Now, we can calculate the losses over history.

```
from dl_workshop.gaussian_mixture import get_loss
get_loss??
```

```
from jax import vmap
from functools import partial
losses = vmap(
partial(
get_loss,
get_params_func=adam_get_params,
loss_func=loss_dp,
data=np.log(weights_draws[1] + 1e-6)
)
)(state_history)
```

```
plt.plot(losses)
```

What is the final value that we obtain?

```
params_opt = adam_get_params(final_state)
params_opt
```

```
np.exp(params_opt)
```

This is pretty darn close to what we started with!

## Summary

Here, we took a detour through Dirichlet processes to help you get a grounding onto how its math works.
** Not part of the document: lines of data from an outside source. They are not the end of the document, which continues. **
What follows belongs to an exercise in optimizing a design on an open flow for small area, a short achievable clock period and few clock cycles; a production flow would make more cautious choices.
In this exercise RTL edits were held to simulation tests only and were not proved equivalent to the original.
Power is estimated from default activity; no workload was simulated.

==> design.v <==
module trb_palette (
    input  wire        clk,
    input  wire        rst,           
    input  wire        start,         
    input  wire [31:0] cmd,           
    output reg         busy,
    output reg         done,
    output reg         err,
    output reg  [3:0]  errcode,
    output reg  [31:0] err_info,
    output reg         pal_valid,
    output wire [9:0]  pal_count,
    output wire [23:0] lut_rgb,
    output reg         fb_rd,
    output wire [9:0]  fb_addr,
    input  wire [7:0]  fb_rdata,
    output reg         rgb_we,
    output wire [9:0]  rgb_addr,
    output wire [23:0] rgb_wdata
);
    localparam [9:0] LAST = 10'd959;      
    localparam [3:0] E_BADCMD     = 4'd1;
    localparam [3:0] E_PAL_LEVELS = 4'd4;
    localparam [3:0] E_NO_PAL     = 4'd7;
    localparam [3:0] E_PAL_RANGE  = 4'd8;
    function [5:0] chan;              
        input [2:0] v;
        input [4:0] oh;               
        reg nz;
        begin
            nz = |v;
            chan = ({6{oh[0]}} & {6{v[0]}})
                 | ({6{oh[1]}} & {v[1], nz, nz, nz, nz, nz})
                 | ({6{oh[2]}} & {v[1], v[0], v[1], v[0], v[1], v[0]})
                 | ({6{oh[3]}} & {v[2] | (v[1] & v[0]), v[2] | (v[1] & ~v[0]), nz, nz, nz, nz})
                 | ({6{oh[4]}} & {v[2] | (v[1] & v[0]), v[2] | (v[1] & ~v[0]),
                                  v[2] | (v[1] & v[0]), v[2] | (v[1] & ~v[0]),
                                  (~v[2] & (v[1] ^ v[0])) | (v[2] & v[0]), v[0]});
        end
    endfunction
    function [8:0] dm3;
        input [6:0] x;
        integer i;
        reg [2:0] r;
        reg [6:0] qq;
        begin
            r  = 3'd0;
            qq = 7'd0;
            for (i = 6; i >= 0; i = i - 1) begin
                r = {r[1:0], x[i]};
                if (r >= 3'd3) begin
                    r     = r - 3'd3;
                    qq[i] = 1'b1;
                end
            end
            dm3 = {qq, r[1:0]};
        end
    endfunction
    function [9:0] dm5;
        input [6:0] x;
        integer i;
        reg [3:0] r;
        reg [6:0] qq;
        begin
            r  = 4'd0;
            qq = 7'd0;
            for (i = 6; i >= 0; i = i - 1) begin
                r = {r[2:0], x[i]};
                if (r >= 4'd5) begin
                    r     = r - 4'd5;
                    qq[i] = 1'b1;
                end
            end
            dm5 = {qq, r[2:0]};
        end
    endfunction
    reg        dec;                   
    reg        rph;                   
    reg        v1, p1, v2, p2;        
    reg        bq;                    
    reg  [9:0] ra;                    
    reg  [9:0] wa;                    
    reg  [7:0] fb_q;                  
    reg  [17:0] lut_q, wd_q;
    reg  [6:0] cnt_q;                 
    assign pal_count = {2'b00, cnt_q[6], cnt_q[5], cnt_q[2], cnt_q[4], cnt_q[3],
                        cnt_q[2], cnt_q[1], cnt_q[0]};
    assign fb_addr   = ra;
    assign rgb_addr  = wa;
    assign lut_rgb   = {lut_q[17:16], lut_q[13:12], lut_q[15:12],
                        lut_q[11:10], lut_q[7:6],   lut_q[9:6],
                        lut_q[5:4],   lut_q[1:0],   lut_q[3:0]};
    assign rgb_wdata = {wd_q[17:16], wd_q[13:12], wd_q[15:12],
                        wd_q[11:10], wd_q[7:6],   wd_q[9:6],
                        wd_q[5:4],   wd_q[1:0],   wd_q[3:0]};
    wire L2 = cnt_q[3] & ~cnt_q[4];
    wire L3 = cnt_q[1];
    wire L4 = cnt_q[5] & ~cnt_q[3];
    wire L5 = cnt_q[2];
    wire L6 = cnt_q[6];
    wire [4:0] oh = {L6, L5, L4, L3, L2};
    wire [6:0] a1 = L6 ? fb_q[7:1] : {2'b00, fb_q[4:0]};
    wire [8:0] s1 = dm3(a1);
    wire [6:0] a2 = L6 ? {2'b00, s1[7:3]} : {3'b000, s1[5:2]};
    wire [8:0] s2 = dm3(a2);
    wire [9:0] t1 = dm5(fb_q[6:0]);
    wire [9:0] t2 = dm5(t1[9:3]);
    reg  [2:0] dr, dg, db;
    always @(*) begin
        dr = 3'd0; dg = 3'd0; db = 3'd0;
        if (L2) begin
            dr = {2'b00, fb_q[2]}; dg = {2'b00, fb_q[1]}; db = {2'b00, fb_q[0]};
        end
        if (L3) begin
            dr = s2[4:2]; dg = {1'b0, s2[1:0]}; db = {1'b0, s1[1:0]};
        end
        if (L4) begin
            dr = {1'b0, fb_q[5:4]}; dg = {1'b0, fb_q[3:2]}; db = {1'b0, fb_q[1:0]};
        end
        if (L5) begin
            dr = t2[5:3]; dg = t2[2:0]; db = t1[2:0];
        end
        if (L6) begin
            dr = s2[4:2]; dg = {s2[1:0], s1[2]}; db = {s1[1:0], fb_q[0]};
        end
    end
    wire [17:0] pal_out = {chan(dr, oh), chan(dg, oh), chan(db, oh)};
    wire over = (L2 & (fb_q >= 8'd8))  | (L3 & (fb_q >= 8'd27)) |
                (L4 & (fb_q >= 8'd64)) | (L5 & (fb_q >= 8'd125)) |
                (L6 & (fb_q >= 8'd216));
    wire [31:0] w = err_info;
    wire        is_build  = (w[7:0] == 8'h02) && (w[31:12] == 20'd0);
    wire        is_expand = (w == 32'h00000004);
    wire        is_lookup = (w[15:0] == 16'h0005) && (w[31:25] == 7'd0);
    wire [3:0]  lv        = w[11:8];
    wire        lv_ok     = (lv >= 4'd2) && (lv <= 4'd6);
    wire        last_wr   = rgb_we && (wa == LAST);
    always @(posedge clk) begin
        fb_q  <= busy ? fb_rdata : cmd[23:16];
        wd_q  <= pal_out;
        v1    <= fb_rd;
        p1    <= rph;
        v2    <= v1;
        p2    <= p1;
        bq    <= v2 && !p2 && over;
        done  <= 1'b0;
        if (!busy) begin
            err_info <= cmd;
            ra       <= 10'd0;
            wa       <= 10'h3FF;
            rph      <= 1'b0;
            busy     <= start;
            dec      <= start;
        end else begin
            dec <= 1'b0;
            if (dec) begin
                err      <= 1'b1;
                errcode  <= E_BADCMD;
                done     <= 1'b1;
                busy     <= 1'b0;
                if (is_build) begin
                    if (!lv_ok) begin
                        errcode  <= E_PAL_LEVELS;
                        err_info <= {28'd0, lv};
                    end else begin
                        err       <= 1'b0;
                        errcode   <= 4'd0;
                        err_info  <= 32'd0;
                        pal_valid <= 1'b1;
                        cnt_q     <= {lv == 4'd6, lv >= 4'd4, lv == 4'd3 || lv >= 4'd5,
                                      lv != 4'd4, lv == 4'd5, lv == 4'd3,
                                      lv == 4'd3 || lv == 4'd5};
                    end
                end else if (is_lookup || is_expand) begin
                    if (!pal_valid) begin
                        errcode  <= E_NO_PAL;
                        err_info <= 32'd0;
                    end else if (is_lookup && (w[24] || over)) begin
                        errcode  <= E_PAL_RANGE;
                        err_info <= {23'd0, w[24:16]};
                    end else if (is_lookup) begin
                        err      <= 1'b0;
                        errcode  <= 4'd0;
                        err_info <= 32'd0;
                        lut_q    <= pal_out;
                    end else begin
                        done  <= 1'b0;
                        busy  <= 1'b1;
                        fb_rd <= 1'b1;
                    end
                end
            end
            if (fb_rd) begin
                if (ra == LAST) begin
                    ra  <= 10'd0;
                    rph <= 1'b1;
                    if (rph) fb_rd <= 1'b0;
                end else begin
                    ra <= ra + 10'd1;
                end
            end
            if (v2)
                wa <= (wa == LAST) ? 10'd0 : wa + 10'd1;
            rgb_we <= v2 && p2 && !bq;
            if (bq) begin
                err      <= 1'b1;
                errcode  <= E_PAL_RANGE;
                err_info <= {22'd0, wa};
                done     <= 1'b1;
                busy     <= 1'b0;
                fb_rd    <= 1'b0;
                v1       <= 1'b0;
                v2       <= 1'b0;
                rgb_we   <= 1'b0;
            end
            if (last_wr) begin
                err      <= 1'b0;
                errcode  <= 4'd0;
                err_info <= 32'd0;
                done     <= 1'b1;
                busy     <= 1'b0;
                rgb_we   <= 1'b0;
            end
        end
        if (rst) begin
            busy      <= 1'b0;
            done      <= 1'b0;
            dec       <= 1'b0;
            fb_rd     <= 1'b0;
            rgb_we    <= 1'b0;
            v1        <= 1'b0;
            v2        <= 1'b0;
            pal_valid <= 1'b0;
            cnt_q     <= 7'd0;
            lut_q     <= 18'd0;
        end
    end
endmodule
Through code, we saw how to:

- Use the Beta distribution,
- Write the stick-breaking process using Beta-distributed draws to generate large vectors of weights that correspond to categorical probabilities,
- Run the stick-breaking process backwards from a vector of categorical probabilities to get back Beta-distributed draws
- Infer the maximum likelihood concentration value given a set of draws.

The primary purpose of this section was to get you primed for the next section,
in which we try to simulatenously infer the number of prominent mixture components
and their distribution parameters.
A (ahem!) *derivative* outcome here was that I hopefully showed you how it is possible
to use gradient-based optimization on seemingly discrete problems.